Managing and treating complications of kidney diseases: Intradialytic hypotension is a common complication of haemodialysis and is associated with ischaemia of multiple vascular beds including in the heart, brain, kidneys and gastrointestinal tract which in turn contributes to multimorbidity. Predicting and preventing IDH will therefore contribute to reducing the adverse effects of haemodialysis.

Improving clinical care and quality of health/life: The technology is completely non-invasive and will have no negative impact on the patient experience of dialysis. Moreover, a reduction in IDH would likely have a beneficial impact on symptoms and post-dialysis recovery, thereby improving quality of life.

Moreover, this project will directly address several evidence gaps identified in the UK Renal Research Strategy, including:

Dialysis:

• Biological and psychosocial effects: Intradialytic hypotension represents a major biological adverse
  effect of haemodialysis that substantially impacts quality of life and survival. Addressing the lack of
  adequate measures to prevent IDH is therefore an important priority.
• Understanding and reducing cardiovascular ill-health and mortality: IDH directly impacts cardiovascular health by provoking myocardial stunning and chronic myocardial damage as well as ischaemia in multiple critical vascular beds in the brain, kidneys and gastrointestinal system. This project will enhance understanding of the mechanisms of IDH and importantly will develop the technology to predict IDH in real time with enough notice to enable preventative interventions.
• Technological innovations: Application of advanced mathematical modelling and artificial intelligence techniques has enabled our group to achieve non-invasive monitoring of intradialytic blood pressure using pressure sensors placed on the dialysis lines.

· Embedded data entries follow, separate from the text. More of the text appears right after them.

--- src/hdl/cl_hello_pkg.sv ---
// ------------------------------
// Shared widths, response codes and
// register map of the hello register block
// ------------------------------
`default_nettype none

package cl_hello_pkg;

  // ------------------------------
  // Register port
  // ------------------------------
  typedef logic [31:0] ocl_addr_t;
  typedef logic [31:0] ocl_data_t;
  typedef logic [1:0]  ocl_resp_t;

  // One bit per virtual LED or DIP switch
  typedef logic [15:0] vled_t;

  // Write side phase
  typedef enum logic {
    WR_IDLE = 1'b0,
    WR_BUSY = 1'b1
  } wr_phase_t;

  // ------------------------------
  // Fixed values
  // ------------------------------
  localparam ocl_resp_t RESP_OKAY    = 2'b00;
  localparam ocl_data_t UNIMPL_VALUE = 32'hdead_dead;

  // Default register map
  localparam ocl_addr_t HELLO_ADDR_DEFAULT = 32'h0000_0500;
  localparam ocl_addr_t VLED_ADDR_DEFAULT  = 32'h0000_0504;

endpackage

`default_nettype wire

--- src/hdl/ocl_write_ctrl.sv ---
// ------------------------------
// Register port write side, takes address then
// data and returns a single okay response
// ------------------------------
`timescale 1ns/1ps
`default_nettype none

module ocl_write_ctrl (
  input  wire logic                    clk_main_a0,
  input  wire logic                    rst_main_n_sync,
  input  wire logic                    awvalid,
  input  wire cl_hello_pkg::ocl_addr_t awaddr,
  output logic                         awready,
  input  wire logic                    wvalid,
  input  wire cl_hello_pkg::ocl_data_t wdata,
  output logic                         wready,
  output logic                         bvalid,
  output cl_hello_pkg::ocl_resp_t      bresp,
  input  wire logic                    bready,
  output logic                         wr_en,
  output cl_hello_pkg::ocl_addr_t      wr_addr,
  output cl_hello_pkg::ocl_data_t      wr_data
);

  cl_hello_pkg::wr_phase_t phase_q;
  cl_hello_pkg::ocl_addr_t addr_q;
  logic                    aw_xfer;
  logic                    b_xfer;

  assign aw_xfer = awvalid && awready;
  assign b_xfer  = bvalid && bready;

  // ------------------------------
  // Address phase
  // ------------------------------
  assign awready = (phase_q == cl_hello_pkg::WR_IDLE);

  always_ff @(posedge clk_main_a0) begin
    if (!rst_main_n_sync) begin
      phase_q <= cl_hello_pkg::WR_IDLE;
    end else if (b_xfer) begin
      phase_q <= cl_hello_pkg::WR_IDLE;
    end else if (aw_xfer) begin
      phase_q <= cl_hello_pkg::WR_BUSY;
    end
  end

  always_ff @(posedge clk_main_a0) begin
    if (aw_xfer) begin
      addr_q <= awaddr;
    end
  end

  // ------------------------------
  // Data phase
  // ------------------------------
  // Data is taken in the same cycle it shows up
  assign wready  = (phase_q == cl_hello_pkg::WR_BUSY) && wvalid;

  assign wr_en   = wready;
  assign wr_addr = addr_q;
  assign wr_data = wdata;

  // ------------------------------
  // Response
  // ------------------------------
  always_ff @(posedge clk_main_a0) begin
    if (!rst_main_n_sync) begin
      bvalid <= 1'b0;
    end else if (b_xfer) begin
      bvalid <= 1'b0;
    end else if (wready) begin
      bvalid <= 1'b1;
    end
  end

  assign bresp = cl_hello_pkg::RESP_OKAY;

  // No new address while a response is still pending
  a_bvalid_blocks_aw : assert property (
    @(posedge clk_main_a0) disable iff (!rst_main_n_sync)
    bvalid |-> !awready
  ) else $error("awready high while a write response is pending");

endmodule

`default_nettype wire

--- src/hdl/ocl_read_ctrl.sv ---
// ------------------------------
// Register port read side, decodes the address
// and returns data two cycles after acceptance
// ------------------------------
`timescale 1ns/1ps
`default_nettype none

module ocl_read_ctrl #(
  parameter cl_hello_pkg::ocl_addr_t hello_addr = cl_hello_pkg::HELLO_ADDR_DEFAULT,
  parameter cl_hello_pkg::ocl_addr_t vled_addr  = cl_hello_pkg::VLED_ADDR_DEFAULT
) (
  input  wire logic                    clk_main_a0,
  input  wire logic                    rst_main_n_sync,
  input  wire logic                    arvalid,
  input  wire cl_hello_pkg::ocl_addr_t araddr,
  output logic                         arready,
  output logic                         rvalid,
  output cl_hello_pkg::ocl_data_t      rdata,
  output cl_hello_pkg::ocl_resp_t      rresp,
  input  wire logic                    rready,
  input  wire cl_hello_pkg::ocl_data_t hello_swapped,
  input  wire cl_hello_pkg::vled_t     vled
);

  logic                    arvalid_q;
  cl_hello_pkg::ocl_addr_t araddr_q;
  cl_hello_pkg::ocl_data_t rdata_sel;

  // ------------------------------
  // Request
  // ------------------------------
  always_ff @(posedge clk_main_a0) begin
    if (!rst_main_n_sync) begin
      arvalid_q <= 1'b0;
    end else begin
      arvalid_q <= arvalid;
    end
  end

  always_ff @(posedge clk_main_a0) begin
    if (arvalid) begin
      araddr_q <= araddr;
    end
  end

  // One read in flight at a time
  assign arready = !arvalid_q && !rvalid;

  // ------------------------------
  // Decode
  // ------------------------------
  always_comb begin
    if (araddr_q == hello_addr) begin
      rdata_sel = hello_swapped;
    end else if (araddr_q == vled_addr) begin
      rdata_sel = cl_hello_pkg::ocl_data_t'(vled);
    end else begin
      rdata_sel = cl_hello_pkg::UNIMPL_VALUE;
    end
  end

  // ------------------------------
  // Response
  // ------------------------------
  always_ff @(posedge clk_main_a0) begin
    if (!rst_main_n_sync) begin
      rvalid <= 1'b0;
      rdata  <= '0;
      rresp  <= cl_hello_pkg::RESP_OKAY;
    end else if (rvalid && rready) begin
      rvalid <= 1'b0;
      rdata  <= '0;
      rresp  <= cl_hello_pkg::RESP_OKAY;
    end else if (arvalid_q) begin
      rvalid <= 1'b1;
      rdata  <= rdata_sel;
      rresp  <= cl_hello_pkg::RESP_OKAY;
    end
  end

  // Data held steady under back-pressure
  a_rdata_stable : assert property (
    @(posedge clk_main_a0) disable iff (!rst_main_n_sync)
    rvalid && !rready |=> $stable(rdata)
  ) else $error("rdata changed while waiting for rready");

endmodule

`default_nettype wire

--- src/hdl/hello_regs.sv ---
// ------------------------------
// Greeting register with byte-swapped
// read view and the LED shadow
// ------------------------------
`timescale 1ns/1ps
`default_nettype none

module hello_regs #(
  parameter cl_hello_pkg::ocl_addr_t hello_addr = cl_hello_pkg::HELLO_ADDR_DEFAULT
) (
  input  wire logic                    clk_main_a0,
  input  wire logic                    rst_main_n_sync,
  input  wire logic                    wr_en,
  input  wire cl_hello_pkg::ocl_addr_t wr_addr,
  input  wire cl_hello_pkg::ocl_data_t wr_data,
  output cl_hello_pkg::ocl_data_t      hello_swapped,
  output cl_hello_pkg::vled_t          vled
);

  cl_hello_pkg::ocl_data_t hello_q;
  logic                    hello_wr;

  // Other addresses are silently dropped
  assign hello_wr = wr_en && (wr_addr == hello_addr);

  // ------------------------------
  // Greeting register
  // ------------------------------
  always_ff @(posedge clk_main_a0) begin
    if (!rst_main_n_sync) begin
      hello_q <= '0;
    end else if (hello_wr) begin
      hello_q <= wr_data;
    end
  end

  // Byte 0 comes back in the top lane
  assign hello_swapped = {hello_q[7:0], hello_q[15:8], hello_q[23:16], hello_q[31:24]};

  // ------------------------------
  // LED shadow
  // ------------------------------
  // Follows the low half one cycle late
  always_ff @(posedge clk_main_a0) begin
    if (!rst_main_n_sync) begin
      vled <= '0;
    end else begin
      vled <= hello_q[15:0];
    end
  end

endmodule

`default_nettype wire

--- src/hdl/vdip_led_mask.sv ---
// ------------------------------
// DIP switch synchronizer and masked
// LED status output
// ------------------------------
`timescale 1ns/1ps
`default_nettype none

module vdip_led_mask #(
  parameter int sync_stages = 2
) (
  input  wire logic                clk_main_a0,
  input  wire logic                rst_main_n_sync,
  input  wire cl_hello_pkg::vled_t vled,
  input  wire cl_hello_pkg::vled_t status_vdip,
  output cl_hello_pkg::vled_t      status_vled
);

  // Oldest sample sits in the top entry
  cl_hello_pkg::vled_t [sync_stages-1:0] vdip_sync_q;

  if (sync_stages < 2) begin : g_stage_check
    $error("vdip_led_mask needs at least two synchronizer stages");
  end

  // ------------------------------
  // DIP synchronizer
  // ------------------------------
  always_ff @(posedge clk_main_a0) begin
    if (!rst_main_n_sync) begin
      vdip_sync_q <= '0;
    end else begin
      vdip_sync_q <= {vdip_sync_q[sync_stages-2:0], status_vdip};
    end
  end

  // ------------------------------
  // LED output
  // ------------------------------
  // A switch that is off hides its LED
  always_ff @(posedge clk_main_a0) begin
    if (!rst_main_n_sync) begin
      status_vled <= '0;
    end else begin
      status_vled <= vled & vdip_sync_q[sync_stages-1];
    end
  end

endmodule

`default_nettype wire

--- src/hdl/cl_hello_top.sv ---
// ------------------------------
// Hello register block, register port with
// greeting and virtual LED registers
// ------------------------------
`timescale 1ns/1ps
`default_nettype none

module cl_hello_top #(
  parameter cl_hello_pkg::ocl_addr_t hello_addr  = cl_hello_pkg::HELLO_ADDR_DEFAULT,
  parameter cl_hello_pkg::ocl_addr_t vled_addr   = cl_hello_pkg::VLED_ADDR_DEFAULT,
  parameter int                      sync_stages = 2
) (
  input  wire logic                    clk_main_a0,
  input  wire logic                    rst_main_n_sync,
  // Write address and data
  input  wire logic                    awvalid,
  input  wire cl_hello_pkg::ocl_addr_t awaddr,
  output logic                         awready,
  input  wire logic                    wvalid,
  input  wire cl_hello_pkg::ocl_data_t wdata,
  output logic                         wready,
  // Write response
  output logic                         bvalid,
  output cl_hello_pkg::ocl_resp_t      bresp,
  input  wire logic                    bready,
  // Read address and data
  input  wire logic                    arvalid,
  input  wire cl_hello_pkg::ocl_addr_t araddr,
  output logic                         arready,
  output logic                         rvalid,
  output cl_hello_pkg::ocl_data_t      rdata,
  output cl_hello_pkg::ocl_resp_t      rresp,
  input  wire logic                    rready,
  // Virtual switches and LEDs
  input  wire cl_hello_pkg::vled_t     status_vdip,
  output cl_hello_pkg::vled_t          status_vled
);

  logic                    wr_en;
  cl_hello_pkg::ocl_addr_t wr_addr;
  cl_hello_pkg::ocl_data_t wr_data;
  cl_hello_pkg::ocl_data_t hello_swapped;
  cl_hello_pkg::vled_t     vled;

  // ------------------------------
  // Register port
  // ------------------------------
  ocl_write_ctrl u_write_ctrl (
    .clk_main_a0     (clk_main_a0),
    .rst_main_n_sync (rst_main_n_sync),
    .awvalid         (awvalid),
    .awaddr          (awaddr),
    .awready         (awready),
    .wvalid          (wvalid),
    .wdata           (wdata),
    .wready          (wready),
    .bvalid          (bvalid),
    .bresp           (bresp),
    .bready          (bready),
    .wr_en           (wr_en),
    .wr_addr         (wr_addr),
    .wr_data         (wr_data)
  );

  ocl_read_ctrl #(
    .hello_addr (hello_addr),
    .vled_addr  (vled_addr)
  ) u_read_ctrl (
    .clk_main_a0     (clk_main_a0),
    .rst_main_n_sync (rst_main_n_sync),
    .arvalid         (arvalid),
    .araddr          (araddr),
    .arready         (arready),
    .rvalid          (rvalid),
    .rdata           (rdata),
    .rresp           (rresp),
    .rready          (rready),
    .hello_swapped   (hello_swapped),
    .vled            (vled)
  );

  // ------------------------------
  // Registers and LEDs
  // ------------------------------
  hello_regs #(
    .hello_addr (hello_addr)
  ) u_hello_regs (
    .clk_main_a0     (clk_main_a0),
    .rst_main_n_sync (rst_main_n_sync),
    .wr_en           (wr_en),
    .wr_addr         (wr_addr),
    .wr_data         (wr_data),
    .hello_swapped   (hello_swapped),
    .vled            (vled)
  );

  vdip_led_mask #(
    .sync_stages (sync_stages)
  ) u_led_mask (
    .clk_main_a0     (clk_main_a0),
    .rst_main_n_sync (rst_main_n_sync),
    .vled            (vled),
    .status_vdip     (status_vdip),
    .status_vled     (status_vled)
  );

endmodule

`default_nettype wire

A key innovation was the ability to filter out the impact of the dialysis machine peristaltic pumps to estimate arterial pressure transmitted to the fistula. We will build on this technology further by using artificial intelligence techniques to predict episodes of IDH in real time.

Patient experience, quality of care and quality of life:

• Making the leap into personalised medicine: This innovation represents a substantial step forward in developing personalised delivery of haemodialysis. Continuous non-invasive monitoring of blood pressure will enable dialysis to be tailored specifically to the haemodynamic responses of an individual patient to help prevent IDH, reduce intradialytic symptoms and improve patient experience.

Health Inequalities

People on dialysis represent an extremely vulnerable group due to an associated high symptom burden, largevnumber of comorbid conditions and poor long-term survival. In addition, the treatment burden associated with having to attend the dialysis unit three times per week for four hours in considerable. Moreover, many patients report feeling very tired or unwell after haemodialysis, often to the point of requiring them to rest for the remainder of the day. These post-dialysis symptoms likely result from intradialytic hypotension (IDH) and the resultant organ ischaemia.
It is important to note that only a minority of people on dialysis are suitable for a kidney transplant because many are excluded due to advanced age and/or comorbid conditions that place them at high risk of peri-operative and post-transplant complications. These people face the rest of their lives on dialysis and therefore, poor quality of life. The proposed project will seek to address this unfortunate health inequality by developing technology to predict and prevent IDH and the associated organ ischaemia. This affords the prospect of providing haemodialysis in a manner tailored to each patient’s physiological response to minimise unpleasant intradialytic symptoms and reduce comorbidity. Following this project we will seek to test several interventions to be used with the DIAMONDS technology to prevent IDH. This will lead to a funding application to conduct a large clinical trial to investigate the benefits of our approach on patient quality of life and survival.